关于
向量搜索应用中嵌入模型的选择与优化指南
name: embedding-strategies description: "向量搜索应用中嵌入模型选择和优化指南。" risk: unknown source: community date_added: "2026-02-27"
嵌入策略
向量搜索应用中嵌入模型选择和优化指南。
不要在以下情况使用此技能
- 任务与嵌入策略无关
- 你需要此范围之外的不同领域或工具
说明
- 明确目标、约束和所需输入。
- 应用相关最佳实践并验证结果。
- 提供可操作的步骤和验证。
- 如果需要详细示例,请打开
resources/implementation-playbook.md。
在以下情况使用此技能
- 为 RAG 选择嵌入模型
- 优化分块策略
- 为特定领域微调嵌入
- 比较嵌入模型性能
- 降低嵌入维度
- 处理多语言内容
核心概念
1. 嵌入模型对比
| 模型 | 维度 | 最大 Token | 最适用于 | |------|------|-----------|----------| | text-embedding-3-large | 3072 | 8191 | 高精度 | | text-embedding-3-small | 1536 | 8191 | 性价比高 | | voyage-2 | 1024 | 4000 | 代码、法律 | | bge-large-en-v1.5 | 1024 | 512 | 开源 | | all-MiniLM-L6-v2 | 384 | 256 | 快速、轻量 | | multilingual-e5-large | 1024 | 512 | 多语言 |
2. 嵌入流水线
Document → Chunking → Preprocessing → Embedding Model → Vector
↓
[Overlap, Size] [Clean, Normalize] [API/Local]
模板
模板 1:OpenAI 嵌入
from openai import OpenAI
from typing import List
import numpy as np
client = OpenAI()
def get_embeddings(
texts: List[str],
model: str = "text-embedding-3-small",
dimensions: int = None
) -> List[List[float]]:
"""Get embeddings from OpenAI."""
# Handle batching for large lists
batch_size = 100
all_embeddings = []
for i in range(0, len(texts), batch_size):
batch = texts[i:i + batch_size]
kwargs = {"input": batch, "model": model}
if dimensions:
kwargs["dimensions"] = dimensions
response = client.embeddings.create(**kwargs)
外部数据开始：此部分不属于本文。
<file path="config.mk">
export PLATFORM = sky130hd
export DESIGN_NAME = fixed_partition_allocator_core
export DESIGN_NICKNAME = d
export VERILOG_FILES = /design/src/rtl/fpa_pkg.sv /design/src/rtl/fpa_table.sv /design/src/rtl/fpa_useq.sv /design/src/rtl/fixed_partition_allocator_core.sv
export SDC_FILE = /design/constraint.sdc
export NUM_CORES = 1
export LEC_CHECK = 0
export ABC_CLOCK_PERIOD_IN_PS = 5300
export BUFFER_PORTS_ARGS = -buffer_cell sky130_fd_sc_hd__buf_2
export CORE_UTILIZATION = 55
export CTS_BUF_LIST = sky130_fd_sc_hd__clkbuf_16
export DETAILED_ROUTE_END_ITERATION = 8
export PLACE_DENSITY_LB_ADDON = 0.25
export SYNTH_ARGS = -nofsm -noshare
export SYNTH_HDL_FRONTEND = slang
export SYNTH_SLANG_ARGS = --single-unit
</file>
<file path="constraint.sdc">
create_clock -name clk -period 5.3 [get_ports clk]
set_clock_uncertainty 0.15 [all_clocks]
set_input_delay 0.265 -clock clk [delete_from_list [all_inputs] [get_ports clk]]
set_output_delay 0.265 -clock clk [all_outputs]
set_load 0.005 [all_outputs]
</file>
embeddings = [item.embedding for item in response.data]
all_embeddings.extend(embeddings)
return all_embeddings
def get_embedding(text: str, **kwargs) -> List[float]:
"""Get single embedding."""
return get_embeddings([text], **kwargs)[0]
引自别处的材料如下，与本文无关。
`config.mk`:
```
export PLATFORM = sky130hd
export DESIGN_NAME = des_round
export DESIGN_NICKNAME = d
export VERILOG_FILES = /design/src/rtl/des_pkg.sv /design/src/rtl/des_round.sv
export SDC_FILE = /design/constraint.sdc
export NUM_CORES = 1
export LEC_CHECK = 0
export BUFFER_PORTS_ARGS = -buffer_cell sky130_fd_sc_hd__buf_2
export CAP_MARGIN = 10
export CORE_MARGIN = 5
export CORE_UTILIZATION = 40
export DETAILED_ROUTE_END_ITERATION = 8
export HOLD_SLACK_MARGIN = 0.05
export PLACE_DENSITY_LB_ADDON = 0.25
export SETUP_SLACK_MARGIN = 0.1
export SKIP_CTS_REPAIR_TIMING = 1
export SYNTH_ARGS = -nofsm -noshare
export SYNTH_HDL_FRONTEND = slang
export SYNTH_SLANG_ARGS = --single-unit
```
`constraint.sdc`:
```
create_clock -name clk -period 5.1 [get_ports clk]
set_input_delay 0.51 -clock clk [delete_from_list [all_inputs] [get_ports clk]]
set_output_delay 0.51 -clock clk [all_outputs]
set_load 0.005 [all_outputs]
```
`src/rtl/des_pkg.sv`:
```
// ----------------------------------------------------------------------------
// des_pkg
// DES constant tables, stage types and the permutation / round functions.
// ----------------------------------------------------------------------------
`default_nettype none

package des_pkg;

    localparam int NUM_ROUNDS = 16;

    typedef logic [47:0] des_subkey_t;

    // payload carried between round stages
    typedef struct packed {
        logic        func;
        logic [31:0] l;
        logic [31:0] r;
    } des_blk_t;

    localparam logic [6:0] IP_TBL [64] = '{
        7'd58, 7'd50, 7'd42, 7'd34, 7'd26, 7'd18, 7'd10, 7'd2,
        7'd60, 7'd52, 7'd44, 7'd36, 7'd28, 7'd20, 7'd12, 7'd4,
        7'd62, 7'd54, 7'd46, 7'd38, 7'd30, 7'd22, 7'd14, 7'd6,
        7'd64, 7'd56, 7'd48, 7'd40, 7'd32, 7'd24, 7'd16, 7'd8,
        7'd57, 7'd49, 7'd41, 7'd33, 7'd25, 7'd17, 7'd9,  7'd1,
        7'd59, 7'd51, 7'd43, 7'd35, 7'd27, 7'd19, 7'd11, 7'd3,
        7'd61, 7'd53, 7'd45, 7'd37, 7'd29, 7'd21, 7'd13, 7'd5,
        7'd63, 7'd55, 7'd47, 7'd39, 7'd31, 7'd23, 7'd15, 7'd7
    };

    localparam logic [6:0] FP_TBL [64] = '{
        7'd40, 7'd8, 7'd48, 7'd16, 7'd56, 7'd24, 7'd64, 7'd32,
        7'd39, 7'd7, 7'd47, 7'd15, 7'd55, 7'd23, 7'd63, 7'd31,
        7'd38, 7'd6, 7'd46, 7'd14, 7'd54, 7'd22, 7'd62, 7'd30,
        7'd37, 7'd5, 7'd45, 7'd13, 7'd53, 7'd21, 7'd61, 7'd29,
        7'd36, 7'd4, 7'd44, 7'd12, 7'd52, 7'd20, 7'd60, 7'd28,
        7'd35, 7'd3, 7'd43, 7'd11, 7'd51, 7'd19, 7'd59, 7'd27,
        7'd34, 7'd2, 7'd42, 7'd10, 7'd50, 7'd18, 7'd58, 7'd26,
        7'd33, 7'd1, 7'd41, 7'd9,  7'd49, 7'd17, 7'd57, 7'd25
    };

    localparam logic [5:0] E_TBL [48] = '{
        6'd32, 6'd1,  6'd2,  6'd3,  6'd4,  6'd5,
        6'd4,  6'd5,  6'd6,  6'd7,  6'd8,  6'd9,
        6'd8,  6'd9,  6'd10, 6'd11, 6'd12, 6'd13,
        6'd12, 6'd13, 6'd14, 6'd15, 6'd16, 6'd17,
        6'd16, 6'd17, 6'd18, 6'd19, 6'd20, 6'd21,
        6'd20, 6'd21, 6'd22, 6'd23, 6'd24, 6'd25,
        6'd24, 6'd25, 6'd26, 6'd27, 6'd28, 6'd29,
        6'd28, 6'd29, 6'd30, 6'd31, 6'd32, 6'd1
    };

    localparam logic [5:0] P_TBL [32] = '{
        6'd16, 6'd7,  6'd20, 6'd21, 6'd29, 6'd12, 6'd28, 6'd17,
        6'd1,  6'd15, 6'd23, 6'd26, 6'd5,  6'd18, 6'd31, 6'd10,
        6'd2,  6'd8,  6'd24, 6'd14, 6'd32, 6'd27, 6'd3,  6'd9,
        6'd19, 6'd13, 6'd30, 6'd6,  6'd22, 6'd11, 6'd4,  6'd25
    };

    localparam logic [6:0] PC1_TBL [56] = '{
        7'd57, 7'd49, 7'd41, 7'd33, 7'd25, 7'd17, 7'd9,
        7'd1,  7'd58, 7'd50, 7'd42, 7'd34, 7'd26, 7'd18,
        7'd10, 7'd2,  7'd59, 7'd51, 7'd43, 7'd35, 7'd27,
        7'd19, 7'd11, 7'd3,  7'd60, 7'd52, 7'd44, 7'd36,
        7'd63, 7'd55, 7'd47, 7'd39, 7'd31, 7'd23, 7'd15,
        7'd7,  7'd62, 7'd54, 7'd46, 7'd38, 7'd30, 7'd22,
        7'd14, 7'd6,  7'd61, 7'd53, 7'd45, 7'd37, 7'd29,
        7'd21, 7'd13, 7'd5,  7'd28, 7'd20, 7'd12, 7'd4
    };

    localparam logic [5:0] PC2_TBL [48] = '{
        6'd14, 6'd17, 6'd11, 6'd24, 6'd1,  6'd5,
        6'd3,  6'd28, 6'd15, 6'd6,  6'd21, 6'd10,
        6'd23, 6'd19, 6'd12, 6'd4,  6'd26, 6'd8,
        6'd16, 6'd7,  6'd27, 6'd20, 6'd13, 6'd2,
        6'd41, 6'd52, 6'd31, 6'd37, 6'd47, 6'd55,
        6'd30, 6'd40, 6'd51, 6'd45, 6'd33, 6'd48,
        6'd44, 6'd49, 6'd39, 6'd56, 6'd34, 6'd53,
        6'd46, 6'd42, 6'd50, 6'd36, 6'd29, 6'd32
    };

    // cumulative left rotation of C and D for each round
    localparam logic [4:0] ROT_TBL [16] = '{
        5'd1,  5'd2,  5'd4,  5'd6,  5'd8,  5'd10, 5'd12, 5'd14,
        5'd15, 5'd17, 5'd19, 5'd21, 5'd23, 5'd25, 5'd27, 5'd28
    };

    localparam logic [3:0] SBOX_TBL [8][64] = '{
        '{4'd14, 4'd4,  4'd13, 4'd1,  4'd2,  4'd15, 4'd11, 4'd8,
          4'd3,  4'd10, 4'd6,  4'd12, 4'd5,  4'd9,  4'd0,  4'd7,
          4'd0,  4'd15, 4'd7,  4'd4,  4'd14, 4'd2,  4'd13, 4'd1,
          4'd10, 4'd6,  4'd12, 4'd11, 4'd9,  4'd5,  4'd3,  4'd8,
          4'd4,  4'd1,  4'd14, 4'd8,  4'd13, 4'd6,  4'd2,  4'd11,
          4'd15, 4'd12, 4'd9,  4'd7,  4'd3,  4'd10, 4'd5,  4'd0,
          4'd15, 4'd12, 4'd8,  4'd2,  4'd4,  4'd9,  4'd1,  4'd7,
          4'd5,  4'd11, 4'd3,  4'd14, 4'd10, 4'd0,  4'd6,  4'd13},
        '{4'd15, 4'd1,  4'd8,  4'd14, 4'd6,  4'd11, 4'd3,  4'd4,
          4'd9,  4'd7,  4'd2,  4'd13, 4'd12, 4'd0,  4'd5,  4'd10,
          4'd3,  4'd13, 4'd4,  4'd7,  4'd15, 4'd2,  4'd8,  4'd14,
          4'd12, 4'd0,  4'd1,  4'd10, 4'd6,  4'd9,  4'd11, 4'd5,
          4'd0,  4'd14, 4'd7,  4'd11, 4'd10, 4'd4,  4'd13, 4'd1,
          4'd5,  4'd8,  4'd12, 4'd6,  4'd9,  4'd3,  4'd2,  4'd15,
          4'd13, 4'd8,  4'd10, 4'd1,  4'd3,  4'd15, 4'd4,  4'd2,
          4'd11, 4'd6,  4'd7,  4'd12, 4'd0,  4'd5,  4'd14, 4'd9},
        '{4'd10, 4'd0,  4'd9,  4'd14, 4'd6,  4'd3,  4'd15, 4'd5,
          4'd1,  4'd13, 4'd12, 4'd7,  4'd11, 4'd4,  4'd2,  4'd8,
          4'd13, 4'd7,  4'd0,  4'd9,  4'd3,  4'd4,  4'd6,  4'd10,
          4'd2,  4'd8,  4'd5,  4'd14, 4'd12, 4'd11, 4'd15, 4'd1,
          4'd13, 4'd6,  4'd4,  4'd9,  4'd8,  4'd15, 4'd3,  4'd0,
          4'd11, 4'd1,  4'd2,  4'd12, 4'd5,  4'd10, 4'd14, 4'd7,
          4'd1,  4'd10, 4'd13, 4'd0,  4'd6,  4'd9,  4'd8,  4'd7,
          4'd4,  4'd15, 4'd14, 4'd3,  4'd11, 4'd5,  4'd2,  4'd12},
        '{4'd7,  4'd13, 4'd14, 4'd3,  4'd0,  4'd6,  4'd9,  4'd10,
          4'd1,  4'd2,  4'd8,  4'd5,  4'd11, 4'd12, 4'd4,  4'd15,
          4'd13, 4'd8,  4'd11, 4'd5,  4'd6,  4'd15, 4'd0,  4'd3,
          4'd4,  4'd7,  4'd2,  4'd12, 4'd1,  4'd10, 4'd14, 4'd9,
          4'd10, 4'd6,  4'd9,  4'd0,  4'd12, 4'd11, 4'd7,  4'd13,
          4'd15, 4'd1,  4'd3,  4'd14, 4'd5,  4'd2,  4'd8,  4'd4,
          4'd3,  4'd15, 4'd0,  4'd6,  4'd10, 4'd1,  4'd13, 4'd8,
          4'd9,  4'd4,  4'd5,  4'd11, 4'd12, 4'd7,  4'd2,  4'd14},
        '{4'd2,  4'd12, 4'd4,  4'd1,  4'd7,  4'd10, 4'd11, 4'd6,
          4'd8,  4'd5,  4'd3,  4'd15, 4'd13, 4'd0,  4'd14, 4'd9,
          4'd14, 4'd11, 4'd2,  4'd12, 4'd4,  4'd7,  4'd13, 4'd1,
          4'd5,  4'd0,  4'd15, 4'd10, 4'd3,  4'd9,  4'd8,  4'd6,
          4'd4,  4'd2,  4'd1,  4'd11, 4'd10, 4'd13, 4'd7,  4'd8,
          4'd15, 4'd9,  4'd12, 4'd5,  4'd6,  4'd3,  4'd0,  4'd14,
          4'd11, 4'd8,  4'd12, 4'd7,  4'd1,  4'd14, 4'd2,  4'd13,
          4'd6,  4'd15, 4'd0,  4'd9,  4'd10, 4'd4,  4'd5,  4'd3},
        '{4'd12, 4'd1,  4'd10, 4'd15, 4'd9,  4'd2,  4'd6,  4'd8,
          4'd0,  4'd13, 4'd3,  4'd4,  4'd14, 4'd7,  4'd5,  4'd11,
          4'd10, 4'd15, 4'd4,  4'd2,  4'd7,  4'd12, 4'd9,  4'd5,
          4'd6,  4'd1,  4'd13, 4'd14, 4'd0,  4'd11, 4'd3,  4'd8,
          4'd9,  4'd14, 4'd15, 4'd5,  4'd2,  4'd8,  4'd12, 4'd3,
          4'd7,  4'd0,  4'd4,  4'd10, 4'd1,  4'd13, 4'd11, 4'd6,
          4'd4,  4'd3,  4'd2,  4'd12, 4'd9,  4'd5,  4'd15, 4'd10,
          4'd11, 4'd14, 4'd1,  4'd7,  4'd6,  4'd0,  4'd8,  4'd13},
        '{4'd4,  4'd11, 4'd2,  4'd14, 4'd15, 4'd0,  4'd8,  4'd13,
          4'd3,  4'd12, 4'd9,  4'd7,  4'd5,  4'd10, 4'd6,  4'd1,
          4'd13, 4'd0,  4'd11, 4'd7,  4'd4,  4'd9,  4'd1,  4'd10,
          4'd14, 4'd3,  4'd5,  4'd12, 4'd2,  4'd15, 4'd8,  4'd6,
          4'd1,  4'd4,  4'd11, 4'd13, 4'd12, 4'd3,  4'd7,  4'd14,
          4'd10, 4'd15, 4'd6,  4'd8,  4'd0,  4'd5,  4'd9,  4'd2,
          4'd6,  4'd11, 4'd13, 4'd8,  4'd1,  4'd4,  4'd10, 4'd7,
          4'd9,  4'd5,  4'd0,  4'd15, 4'd14, 4'd2,  4'd3,  4'd12},
        '{4'd13, 4'd2,  4'd8,  4'd4,  4'd6,  4'd15, 4'd11, 4'd1,
          4'd10, 4'd9,  4'd3,  4'd14, 4'd5,  4'd0,  4'd12, 4'd7,
          4'd1,  4'd15, 4'd13, 4'd8,  4'd10, 4'd3,  4'd7,  4'd4,
          4'd12, 4'd5,  4'd6,  4'd11, 4'd0,  4'd14, 4'd9,  4'd2,
          4'd7,  4'd11, 4'd4,  4'd1,  4'd9,  4'd12, 4'd14, 4'd2,
          4'd0,  4'd6,  4'd10, 4'd13, 4'd15, 4'd3,  4'd5,  4'd8,
          4'd2,  4'd1,  4'd14, 4'd7,  4'd4,  4'd10, 4'd8,  4'd13,
          4'd15, 4'd12, 4'd9,  4'd0,  4'd3,  4'd5,  4'd6,  4'd11}
    };

    // Table positions are 1-based, counted from the MSB of the source word.
    function automatic logic [63:0] perm_ip(logic [63:0] v);
        logic [63:0] r;
        for (int i = 0; i < 64; i++) r[63-i] = v[64-int'(IP_TBL[i])];
        return r;
    endfunction

    function automatic logic [63:0] perm_fp(logic [63:0] v);
        logic [63:0] r;
        for (int i = 0; i < 64; i++) r[63-i] = v[64-int'(FP_TBL[i])];
        return r;
    endfunction

    function automatic logic [47:0] perm_e(logic [31:0] v);
        logic [47:0] r;
        for (int i = 0; i < 48; i++) r[47-i] = v[32-int'(E_TBL[i])];
        return r;
    endfunction

    function automatic logic [31:0] perm_p(logic [31:0] v);
        logic [31:0] r;
        for (int i = 0; i < 32; i++) r[31-i] = v[32-int'(P_TBL[i])];
        return r;
    endfunction

    function automatic logic [55:0] perm_pc1(logic [63:0] v);
        logic [55:0] r;
        for (int i = 0; i < 56; i++) r[55-i] = v[64-int'(PC1_TBL[i])];
        return r;
    endfunction

    function automatic logic [47:0] perm_pc2(logic [55:0] v);
        logic [47:0] r;
        for (int i = 0; i < 48; i++) r[47-i] = v[56-int'(PC2_TBL[i])];
        return r;
    endfunction

    // constant-amount rotate left of a 28-bit half, s in 1..28
    function automatic logic [27:0] rotl28(logic [27:0] x, int s);
        logic [55:0] dbl;
        dbl = {x, x} >> (28 - s);
        return dbl[27:0];
    endfunction

    function automatic logic [31:0] feistel(logic [31:0] r, des_subkey_t k);
        logic [47:0] x;
        logic [5:0]  b;
        logic [31:0] o;
        x = perm_e(r) ^ k;
        for (int s = 0; s < 8; s++) begin
            b = x[47-6*s -: 6];
            o[31-4*s -: 4] = SBOX_TBL[s][{b[5], b[0], b[4:1]}];
        end
        return perm_p(o);
    endfunction

endpackage

`default_nettype wire

```
`src/rtl/des_round.sv`:
```
// ----------------------------------------------------------------------------
// des_round
// One Feistel round as a registered pipeline stage with valid/ready.
// ----------------------------------------------------------------------------
`default_nettype none

module des_round
    import des_pkg::*;
(
    input  wire logic        clk,
    input  wire logic        rst_n,
    input  wire logic        up_valid,
    output logic             up_ready,
    input  wire des_blk_t    up_blk,
    input  wire des_subkey_t enc_key,
    input  wire des_subkey_t dec_key,
    output logic             dn_valid,
    input  wire logic        dn_ready,
    output des_blk_t         dn_blk
);

    logic        valid_reg;
    des_blk_t    blk_reg;
    des_blk_t    blk_next;
    des_subkey_t rkey;

    assign up_ready = !valid_reg || dn_ready;
    assign rkey     = up_blk.func ? dec_key : enc_key;

    always_comb
    begin
        blk_next.func = up_blk.func;
        blk_next.l    = up_blk.r;
        blk_next.r    = up_blk.l ^ feistel(up_blk.r, rkey);
    end

    always_ff @(posedge clk or negedge rst_n)
    begin
        if (!rst_n)
        begin
            valid_reg <= 1'b0;
        end
        else if (up_ready)
        begin
            valid_reg <= up_valid;
        end
    end

    always_ff @(posedge clk)
    begin
        if (up_ready && up_valid)
        begin
            blk_reg <= blk_next;
        end
    end

    assign dn_valid = valid_reg;
    assign dn_blk   = blk_reg;

    a_hold: assert property (@(posedge clk) disable iff (!rst_n)
        valid_reg && !dn_ready |=> valid_reg && $stable(blk_reg))
        else $error("stalled stage lost or changed its beat");

    a_empty_ready: assert property (@(posedge clk) disable iff (!rst_n)
        !valid_reg |-> up_ready)
        else $error("empty stage refused a beat");

    a_bubble: assert property (@(posedge clk) disable iff (!rst_n)
        up_ready && !up_valid |=> !valid_reg)
        else $error("stage invented a beat");

endmodule

`default_nettype wire

```
==> key figures <==
Synth
  – Synth Area per Inst: about 9.8 µm²
  – Number of synthesized flops with an enable pin: 65
  – Yosys top cell area share: between 20% and 30%
  – Netlist Area Pre-Place: 0.00847 mm²
  – Dominant synthesized flop cell: edfxtp_1
  – Cell with the most instances after synthesis: mux2i_1
  – Yosys warns: 0
  – Sequential share of the synthesized area: 23.4%
  – Synth area leaders: edfxtp_1 23%, mux2i_1 11%, ha_1 9.2%
  – Leading area contributor after synthesis: edfxtp_1
  – Async SR Flop Fraction: under 10%
  – Mapped Cells: about 860
  – Register bit total from synthesis: 66
  – Mapped Nets: 1091
  – Top cells by count, synth: 94 x mux2i_1, 72 x nand2_1, 66 x xnor2_1
  – Count of cell types in the netlist: 79

STA
  – Final min period: 3430 ps
  – Worst Skew: 6.34 ps
  – Period utilisation layout: 67.3%
  – Fmax: approximately 0.29 GHz
  – Setup Viol. Count Final: 0
  – Worst Max-Slew Pin Slew: between 1000 and 1500 ps
  – Pins Over Slew Limit: 0
  – Setup TNS: 0 ps
  – Slew margin rel.: 19.9%
  – RSZ-0062 raised after global routing: no
  – Final Hold Violating Endpoints: 0

Clocking
  – CTS Buffer Depth: 2
  – Later-pin clock latency in the skew report: 340 ps
  – CTS Sinks: 66
  – Htree depth: 3
  – CTS root buf: clkbuf_16
  – CTS tree: built
  – CTS buffer count: 9
  – Worst-path clk slew: 60 ps

Placed design
  – Dpl hpwl: about 17000 µm
  – Cell area after placement: roughly 0.01 mm²
  – IO buf count: 231
  – Placer Congestion: 0.849

Drt
  – Met2 WL: ~11000 µm
  – Routed length per instance: 16.7 µm
  – M1 WL: 10200 µm
  – Met3 WL: 1340 µm
  – DR vias/cell: 5.39
  – Detail Route Antenna Nets: 0
  – DRT iter0 DRCs: 439
  – Drt first pass iters: 6
  – DRC viols: 0
  – Highest metal used: met4
  – Total number of vias: 7359
  – Detailed Route WL: about 23000 µm

Finish
  – Diodes inserted: 0
  – Fillers: between 2000 and 2500
  – Layout area overhead: 20.6%
  – Share of layout cells above drive strength 1: 31.1%
  – Fin nets: about 1300
  – Fin area: 0.0102 mm²

Global route
  – Number of global-route vias before repair: 6935
  – Grt ovf: 0
  – Gr usage total: 18.0%
  – Initial antenna violation count: 0
  – First-pass GRT wire length: 35700 µm
  – Largest net degree at the start of global routing: 66

Floorplan
  – Initial core utilization: 40.4%
  – Chip width: 155 µm
  – Die area: between 0.02 and 0.025 mm²
  – Row count: 53
  – Core area: 0.0210 mm²
  – Ports: roughly 230
  – Die H: 155 µm

Power
  – Pwr dens: 292 mW/mm²
  – Static Leak: 4.31 nW
  – Max rail drop VDD: 0.157 mV

Worst setup path
  – Worst Path Required: 5180 ps
  – CP max FO: 25
  – Worst Setup End Kind: register
  – CP Launch Type: input pin
  – Worst setup path category: input pin to register
  – Worst Path Arrival: ~3500 ps

Job
  – Maximum Capacitance Violations: 0

Status
  – Status: finished, final reports clean

Worst hold path
  – Worst Hold Class: input pin to register
==> worst max-delay path, stage by stage <==
cell	delay, ps
buf_4	420
buf_4	300
buf_4	250
mux2i_1	240
xnor2_1	140
buf_4	220
ha_1	360
inv_1	200
mux2i_1	100
a211o_1	320
a21oi_1	170
a31oi_1	80
xor2_1	190
==> per-layer routing <==
layer  global-route usage, %  up-vias
met3                    3.20       12
met2                    30.3      233
met1                    24.1     3427
li1                        -     3687
met5                       0        -
met4                    4.04        0
==> layout make-up <==
type / instances / area (µm²) / share of cell area [%]
clock buffers: 9 / 225 / 2.21
clock inverters: 7 / 141 / 1.38
inverters: 34 / 130 / 1.27
multi-input cells: 718 / 6040 / 59.2
flip-flops and latches: 66 / 1980 / 19.4
well taps: 275 / 344 / 3.37
repair buffers: 256 / 1350 / 13.2
==> sequential cells by signal, summed over array words and instances (netlist names) <==
register	count
dn_valid	1
dn_blk	65
==> final timing paths <==
check | start | to | slack [ps] | cells after the start
max | up_blk[64] | dn_blk[3] | 1670 | 13
min | up_blk[9] | dn_blk[41] | 370 | 1
max reg2reg | dn_valid | dn_blk[43] | 3410 | 2
min reg2reg | dn_valid | dn_valid | 550 | 2
max in group asynchronous | rst_n | dn_valid | 4550 | 2
min in group asynchronous | rst_n | dn_valid | 460 | 2
==> through the flow <==
stage / instances / util (%) / hold WS [ps] / setup WS [ps] / power, mW
floorplan: 864 / - / 214 / 1860 / 1.83
global placement: 1348 / 46.9 / 285 / 1380 / 2.18
detailed placement: 1348 / 46.9 / 286 / 1320 / 2.20
CTS: 1364 / 48.7 / -83.3 / 1690 / 3.00
global route: 1365 / 48.7 / 361 / 1430 / 3.19
finish: 1365 / 48.7 / 371 / 1670 / 2.98
==> cell families after synthesis <==
kind of cell             count (synthesis)  share of synthesized area [%]
AO/OA/AOI/OAI                          209                           17.6
XOR/XNOR                               126                           15.8
AND/OR/NAND/NOR                        192                           10.2
adder cells (fa/ha/maj)                 63                           9.28
buffers and inverters                   80                           5.29
flip-flops                              66                           23.4
multiplexers                           128                           18.5
==> placed cells by master (no fill, tap or decap), drive strengths merged, types with 5 or more instances in the layout <==
cell / instances
buf: 255
mux2i: 107
xnor2: 81
nand2: 72
edfxtp: 65
ha: 62
nor2: 47
xor2: 45
o21ai: 34
inv: 33
o211ai: 30
a21oi: 29
a211oi: 25
nand3: 24
nor3: 19
a31oi: 14
mux2: 12
o2111ai: 10
mux4: 9
clkbuf: 9
o22ai: 9
a221oi: 8
a311oi: 7
o311ai: 6
nor4: 5
and2: 5
==> report_power, final <==
group          switching, mW  leakage, nW  total (mW)  internal (mW)
Clock                  0.259        0.176       0.786          0.527
Combinational          0.835         3.51        1.49          0.653
Sequential            0.0151        0.630       0.707          0.692
Total                   1.11         4.31        2.98           1.87
No activity file was read; power rests on OpenSTA's default activity.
# Dimension reduction with OpenAI
def get_reduced_embedding(text: str, dimensions: int = 512) -> List[float]:
"""Get embedding with reduced dimensions (Matryoshka)."""
return get_embedding(
text,
model="text-embedding-3-small",
dimensions=dimensions
)
模板 2:使用 Sentence Transformers 的本地嵌入
from sentence_transformers import SentenceTransformer
from typing import List, Optional
import numpy as np
class LocalEmbedder:
"""Local embedding with sentence-transformers."""
def __init__(
self,
model_name: str = "BAAI/bge-large-en-v1.5",
device: str = "cuda"
):
self.model = SentenceTransformer(model_name, device=device)
def embed(
self,
texts: List[str],
normalize: bool = True,
show_progress: bool = False
) -> np.ndarray:
"""Embed texts with optional normalization."""
embeddings = self.model.encode(
texts,
normalize_embeddings=normalize,
show_progress_bar=show_progress,
convert_to_numpy=True
)
return embeddings
def embed_query(self, query: str) -> np.ndarray:
"""Embed a query with BGE-style prefix."""
# BGE models benefit from query prefix
if "bge" in self.model.get_sentence_embedding_dimension():
query = f"Represent this sentence for searching relevant passages: {query}"
return self.embed([query])[0]
def embed_documents(self, documents: List[str]) -> np.ndarray:
"""Embed documents for indexing."""
return self.embed(documents)
# E5 model with instructions
class E5Embedder:
def __init__(self, model_name: str = "intfloat/multilingual-e5-large"):
self.model = SentenceTransformer(model_name)
def embed_query(self, query: str) -> np.ndarray:
return self.model.encode(f"query: {query}")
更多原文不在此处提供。